「宇田川源流」【日本報道検証】 イスラエルのレバノン作戦拡大は中国の弱体化を示す

「宇田川源流」【日本報道検証】 イスラエルのレバノン作戦拡大は中国の弱体化を示す


 毎週火曜日と木曜日は、「日本報道検証」として、まあニュース解説というか、またはそれに関連するトリビアの披露とか、報道に関する内容を言ってみたり、または、報道に関する感想や社会的な問題点、日本人の文化性から見た内容を書き込んでいる。実際に、宇田川が何を感じているかということが共有できれば良いと思っているので、よろしくお願いいたます。

 さて今回は、アメリカとイランが停戦合意の交渉がもうじきできるというような報道がある中で、イスラエルによるレバノン攻撃が拡大しており、レバノンの首都にまで攻撃が及んでいるということについて、その内容と「意味」を見てみましょう。

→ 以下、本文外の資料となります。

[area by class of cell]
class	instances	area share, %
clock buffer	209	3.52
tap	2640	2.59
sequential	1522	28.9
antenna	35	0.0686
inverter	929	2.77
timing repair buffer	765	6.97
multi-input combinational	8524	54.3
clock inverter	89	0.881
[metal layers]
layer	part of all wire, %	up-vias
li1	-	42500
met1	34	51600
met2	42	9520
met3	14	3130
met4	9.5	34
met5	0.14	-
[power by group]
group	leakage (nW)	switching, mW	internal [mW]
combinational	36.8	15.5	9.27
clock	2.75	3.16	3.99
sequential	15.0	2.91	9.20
Context: an optimization exercise on an open-source flow, tuned for a short achievable clock period and few clock cycles. The choices shown serve that exercise and are no tape-out recipe. Only simulation tests tie the RTL to the original design; equivalence was not proved. Power and IR drop assume default switching activity.

## job 7379
Design core, start of the top module:
module core (
	input  logic              clk,
	input  logic              rst_n,
	output isa_pkg::word_t    imem_addr_o,
	input  isa_pkg::word_t    imem_data_i,
	output logic              wb_valid_o,
	output isa_pkg::reg_idx_t wb_rd_o,
	output isa_pkg::word_t    wb_data_o
);
	localparam int XLEN = 32;
	localparam int NREG = 32;
	localparam int DMW  = 64;
	localparam int IDXW = $clog2(64);
	function automatic logic [XLEN-1:0] inc4(input logic [XLEN-1:0] a);
		inc4[1:0] = a[1:0];
		inc4[2]   = ~a[2];
		for (int i = 3; i < XLEN; i++)
			inc4[i] = a[i] ^ (&(a >> 2 | ~({XLEN{1'b1}} >> (XLEN + 2 - i))));
	endfunction
	logic [XLEN-1:0] pc;
	logic [XLEN-1:0] fi;
	logic            f_abr;
	logic [XLEN-1:0] f_immb;
	logic [XLEN-1:0] f_tgt;
	logic [NREG-1:0] f_oh1;
	logic [NREG-1:0] f_oh2;
	logic            e_taken;
	logic [XLEN-1:0] e_tgt;
	logic            d_taken;    
	logic [XLEN-1:0] d_tgt;
	logic            d_stall;
	assign imem_addr_o = pc_o;
	assign fi          = imem_data_i;
	assign f_abr  = (fi[6:0] == 7'b1100011) && (fi[14:12] == 3'b000) && (fi[19:15] == fi[24:20]);
  ...
clock: 8.5 ns
lec_check: 0
cap_margin: 20
core_margin: 2
core_utilization: 35
place_density: 0.55
slew_margin: 20
synth_hierarchical: 1
synth_minimum_keep_size: 0
standard.sh (not shown) runs the stock make flow with config.mk's settings and CLKGATE_MAP_FILE= SYNTH_SCRIPT=/design/flow/synth_recipe.tcl, a recipe that flattens the netlist after the stock synthesis.
==> flow/flow/run.sh <==
#!/bin/bash
# Own layout flow: the standard synthesis, unchanged, then the standard flow's
# standard layout steps with two resizer settings changed: gates may be
# swapped for stronger ones of another footprint (MATCH_CELL_FOOTPRINT=0),
# and timing repair aims for 6.5 ns of setup slack instead of 5.
# Each step's full output goes to a log here (and ORFS's own logs under orfs/).
set -euo pipefail
bash standard.sh synth > synth.log 2>&1
bash standard.sh MATCH_CELL_FOOTPRINT=0 SETUP_SLACK_MARGIN=6.5 finish > layout.log 2>&1
Job 7379 did not stop at any stage, and its layout met the timing, design-rule and antenna checks.
Testbench counts of job 7379, summed over its fixed seeds: cycles 62,734.
Relative to job 7379, the following input files were edited for job 3636:
-- flow/design.v --
<<< job 7379, line 161
	           | other_i;
endmodule
module sum_eq #(
	parameter int XLEN = 32
) (
	input  logic [XLEN-1:0] a_i,
	input  logic [XLEN-1:0] b_i,
	input  logic            cin_i,
	input  logic [XLEN-1:0] k_i,
	output logic            eq_o
);
	logic [XLEN-1:0] p;
	logic [XLEN-1:0] c;
	assign p = a_i ^ b_i;
	assign c = {(a_i[XLEN-2:0] & b_i[XLEN-2:0]) | (p[XLEN-2:0] & ~k_i[XLEN-2:0]), cin_i};
	assign eq_o = &(~(p ^ k_i ^ c));
endmodule
module zero_sum #(
	parameter int XLEN = 32
) (
	input  logic [XLEN-1:0] p_i,
	input  logic [XLEN-1:0] t_i,
	input  logic            cin_i,
	output logic            zero_o
);
	assign zero_o = &(~(p_i ^ {t_i[XLEN-2:0], cin_i}));
endmodule
`default_nettype wire
`default_nettype none
>>> job 3636, line 161
	           | other_i;
endmodule
`default_nettype wire
`default_nettype none
<<< job 7379, line 264
	logic            e_taken;
	logic [XLEN-1:0] e_tgt;
	logic            d_taken;    
	logic [XLEN-1:0] d_tgt;
	logic            d_stall;
	assign imem_addr_o = pc_o;
>>> job 3636, line 239
	logic            e_taken;
	logic [XLEN-1:0] e_tgt;
	logic            d_stall;
	assign imem_addr_o = pc_o;
<<< job 7379, line 279
		if (e_taken)
			pc_next = e_tgt;
		else if (d_taken)
			pc_next = d_tgt;
		else if (d_stall)
			pc_next = pc;
>>> job 3636, line 252
		if (e_taken)
			pc_next = e_tgt;
		else if (d_stall)
			pc_next = pc;
<<< job 7379, line 316
		if (!rst_n)
			d_valid <= 1'b0;
		else if (e_taken || d_taken)
			d_valid <= 1'b0;
		else if (!d_stall)
>>> job 3636, line 287
		if (!rst_n)
			d_valid <= 1'b0;
		else if (e_taken)
			d_valid <= 1'b0;
		else if (!d_stall)
<<< job 7379, line 428
	logic [DMW-1:0]  d_woh;
	sam_decode idx_dec (.a_i(d_rv1[7:0]), .b_i(d_imm[7:0]), .oh_o(d_woh));
	ks_adder d_tgt_add (.a_i(d_pc), .b_i(d_immb), .cin_i(1'b0), .sum_o(d_tgt));
	logic [XLEN-1:0] e_a;
>>> job 3636, line 399
	logic [DMW-1:0]  d_woh;
	sam_decode idx_dec (.a_i(d_rv1[7:0]), .b_i(d_imm[7:0]), .oh_o(d_woh));
	logic [XLEN-1:0] d_tgt;
	ks_adder d_tgt_add (.a_i(d_pc), .b_i(d_immb), .cin_i(1'b0), .sum_o(d_tgt));
	logic [XLEN-1:0] e_a;
<<< job 7379, line 468
		e_rsl   <= d_woh;
		e_woh   <= d_woh & {DMW{d_is_sw}};
		e_cbr   <= d_is_cbr && !d_br_res;
		e_wr    <= d_wr;
		e_rd    <= d_rd;
>>> job 3636, line 440
		e_rsl   <= d_woh;
		e_woh   <= d_woh & {DMW{d_is_sw}};
		e_cbr   <= d_is_cbr;
		e_wr    <= d_wr;
		e_rd    <= d_rd;
<<< job 7379, line 532
		.y_o      (nx_w));
	assign e_taken = e_valid && e_cbr && (e_a == e_b);
	logic d_br_res;
	logic e_sum_zero;
	zero_sum eq_zero (.p_i(e_a ^ e_bx), .t_i(e_a | e_bx), .cin_i(e_inv), .zero_o(e_sum_zero));
	assign d_br_res = e_arith && ((d_fa && d_rs2 == 5'd0) || (d_fsd && d_rs1 == 5'd0));
	assign d_taken  = d_valid && d_is_cbr && d_br_res && e_sum_zero && !e_taken;
	logic            o_valid;
	logic [4:0]      o_rd;
>>> job 3636, line 504
		.y_o      (nx_w));
	assign e_taken = e_valid && e_cbr && (e_a == e_b);
	logic            o_valid;
	logic [4:0]      o_rd;
[summary]
Static leakage power, job 3636 vs job 7379: down slightly. The clock power of job 7379 and that of job 3636 are within noise of each other. From job 7379 to job 3636, number of flip-flops and latches did not move at all. Job 7379 → job 3636: final critical-path setup slack went down by 0.021 ns, number of buffers inserted by post-CTS setup repair now smaller, cell count lower, total area of multi-input combinational cells decreased about 2.2%, post-route cell area fell by 4400 um^2. Met2 layer usage reported by global route: job 3636 < job 7379. For job 3636, the launching instance or port of the critical path was e_b[0]$_DFF_P_, unlike job 7379, where it was d_oh1[19]$_DFF_P_. Comparing job 3636 and job 7379, utilization is lower on job 3636. Higher fraction of standard cell area that is sequential among job 3636 and job 7379: job 3636. Time the final worst path needs with I/O delays and setup on job 3636 is behind job 7379. In the reports for job 3636 and job 7379, the smaller data required time of the worst path belongs to job 3636. Sequential power share ended up 0.7 points higher on job 3636 than on job 7379.
Testbench counts of job 3636, summed over its fixed seeds: cycles 63,552.

== lane 1 ==
Another version of the RTL of core (not shown whole).
Size: about 100 I/O pins, roughly 170000 um^2 of cells after synthesis.
==> flow/config.mk <==
export PLATFORM = sky130hd
export DESIGN_NAME = core
export DESIGN_NICKNAME = core
export VERILOG_FILES = /design/flow/design.v
export SDC_FILE = /design/flow/constraint.sdc
export NUM_CORES = 4
export LEC_CHECK = 0
export CAP_MARGIN = 20
export CORE_MARGIN = 2
export CORE_UTILIZATION = 35
export PLACE_DENSITY = 0.55
export SETUP_SLACK_MARGIN = 5
export SLEW_MARGIN = 20
export SYNTH_HIERARCHICAL = 1
export SYNTH_MINIMUM_KEEP_SIZE = 0
==> flow/constraint.sdc <==
create_clock -name core_clock -period 8.5 [get_ports {clk}]
set_input_delay 1.7000 -clock core_clock [delete_from_list [all_inputs] [get_ports {clk}]]
set_output_delay 1.7000 -clock core_clock [all_outputs]
set_load 0.01 [all_outputs]
run.sh (not shown) runs the stock make flow with config.mk's settings and CLKGATE_MAP_FILE= SYNTH_SCRIPT=/design/flow/synth_recipe.tcl, a recipe that flattens the netlist after the stock synthesis.
Stock flow here: none of the scripts above is used.
Lane 1 completed end to end with timing, DRC and antenna clean.
Testbench counts of lane 1, summed over its fixed seeds: cycles 63,552.
> inputs changed (lane 1 -> lane 2)
--- a/flow/design.v
+++ b/flow/design.v
@@ -476,25 +476,25 @@
 	assign e_taken = e_valid && e_cbr && (e_a == e_b);
 	logic            o_valid;
 	logic [4:0]      o_rd;
 	logic [XLEN-1:0] o_data;
 	always_ff @(posedge clk or negedge rst_n) begin
 		if (!rst_n) begin
 			w_we    <= '0;
 			o_valid <= 1'b0;
-			o_rd    <= '0;
-			o_data  <= '0;
 		end else begin
 			w_we    <= ({{(NREG-1){1'b0}}, 1'b1} << e_rd) & {NREG{e_valid && e_wr}};
 			o_valid <= e_valid && e_wr;
-			o_rd    <= e_rd;
-			o_data  <= nx_w;
 		end
 	end
 	always_ff @(posedge clk) begin
 		w_data <= nx_w;
+		if (e_valid && e_wr) begin
+			o_rd   <= e_rd;
+			o_data <= nx_w;
+		end
 	end
 	assign wb_valid_o = o_valid;
 	assign wb_rd_o    = o_rd;
 	assign wb_data_o  = o_data;
 endmodule
 `default_nettype wire
Findings:
The final layout from lane 2, which completed every stage, passed the timing, design-rule and antenna checks at the end of the flow. Diff lane 1 -> lane 2 | time the worst path needs with I/O delays and setup | increase of 0.13 ns. Met3 track demand over resource: lane 2 vs lane 1 up 0.79 points. For number of vias in the routed layout, lane 2 and lane 1 come out practically identical. On die area, lane 1 and lane 2 are basically level. Lane 1 -> lane 2: summed instance area of the synthesized netlist flat. Any difference in post-synthesis instance total between lane 2 and lane 1 is small enough to ignore. Cmp lane 2 vs lane 1: fmax lower in lane 2. Power was lower in lane 2 than in lane 1.
Testbench counts of lane 2, summed over its fixed seeds: cycles 63,552.

-- re-timing with driven ports --
Ports are ideal in the flow. The routed layouts listed here were re-timed in OpenROAD.
Step 1: set_driving_cell puts a clkbuf_16 on clk and a buf_2 on each other input, an assumption about the parent block.
Step 2, shift: input delay + t, output delay - t, t = (earliest + latest rising clock arrival at the registers) / 2. This alone moves slack from input paths to output paths.
Slacks: ideal / step 1 / step 2; pairs: ideal / step 1.
run	t, ns	slack for setup (ns)	worst setup path at the end	slew at the worst register clock pin (ns)	pins driven straight from the clock port
job 7379	1.137	5.139 / 5.083 / 3.946	input to register	0.07 / 0.07	1
job 3636	1.099	5.118 / 5.029 / 3.930	input to register	0.07 / 0.07	1
lane 1	1.119	4.947 / 4.921 / 3.944	input to register	0.07 / 0.07	1
lane 2	1.087	4.819 / 4.819 / 4.021	input to register	0.07 / 0.07	1
After both steps every run listed still meets setup and hold. The setup slack of job 7379, which loses most, moves by -0.056 ns with the drivers and by -1.193 ns with both steps.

内容は、今までとあまり変わりがないという感じがします。そもそもアメリカのイラン攻撃は、一説にはイスラエルに引きずられたというような話もあり、その話に尾ひれがついて、「エプスタインの児童買春の件でアメリカはイスラエルに逆らえない」などというような話も出てきているようです。もちろんその信ぴょう性については我々にはわからないことですが、少なくとも、今アメリカは和平に動いているのに対して、イスラエルは戦線を拡大しているというように、その方向性はまったく正反対の方向に向かっているということではないでしょうか。

さて、アメリカと流れが違うというだけではなく、5月14日にイスラエルは独自の作戦を行っているということにないます。一方、その様にイスラエルがヒズボラやハマスに攻撃を拡大しているのは、間違いなくイランからの支援がなくなっているということがあげられると思います。これは、イランがアメリカとの戦争で弱体化したというだけではなく、中国・ロシア・イラン・北朝鮮というような反米反欧州の連合体のハマスやヒズボラの支援が少なくなってきていることを示しているのではないかと考えます。

その内容はどのように見るべきなのでしょうか。イスラエルの快進撃に関して、その「敵対する勢力」に関して考えてみましょう。

<参考記事>

イスラエル軍、レバノン南部の地上作戦拡大 「停戦ライン」越え進軍

5/27(水) 1:07配信 ロイター

https://news.yahoo.co.jp/articles/714a3a418448ea385ed70367742b9d5086b82300

<以上参考記事>

 現在起きている中東情勢を見ると、アメリカとイスラエルの間に「戦略目的の差」が出始めていることは確かです。特に、アメリカがホルムズ海峡の安定化とイランとの限定的妥協を優先し始めている一方で、イスラエルは依然としてハマスやヒズボラを「存在そのものが脅威」と見なして軍事圧力を継続している点は重要です。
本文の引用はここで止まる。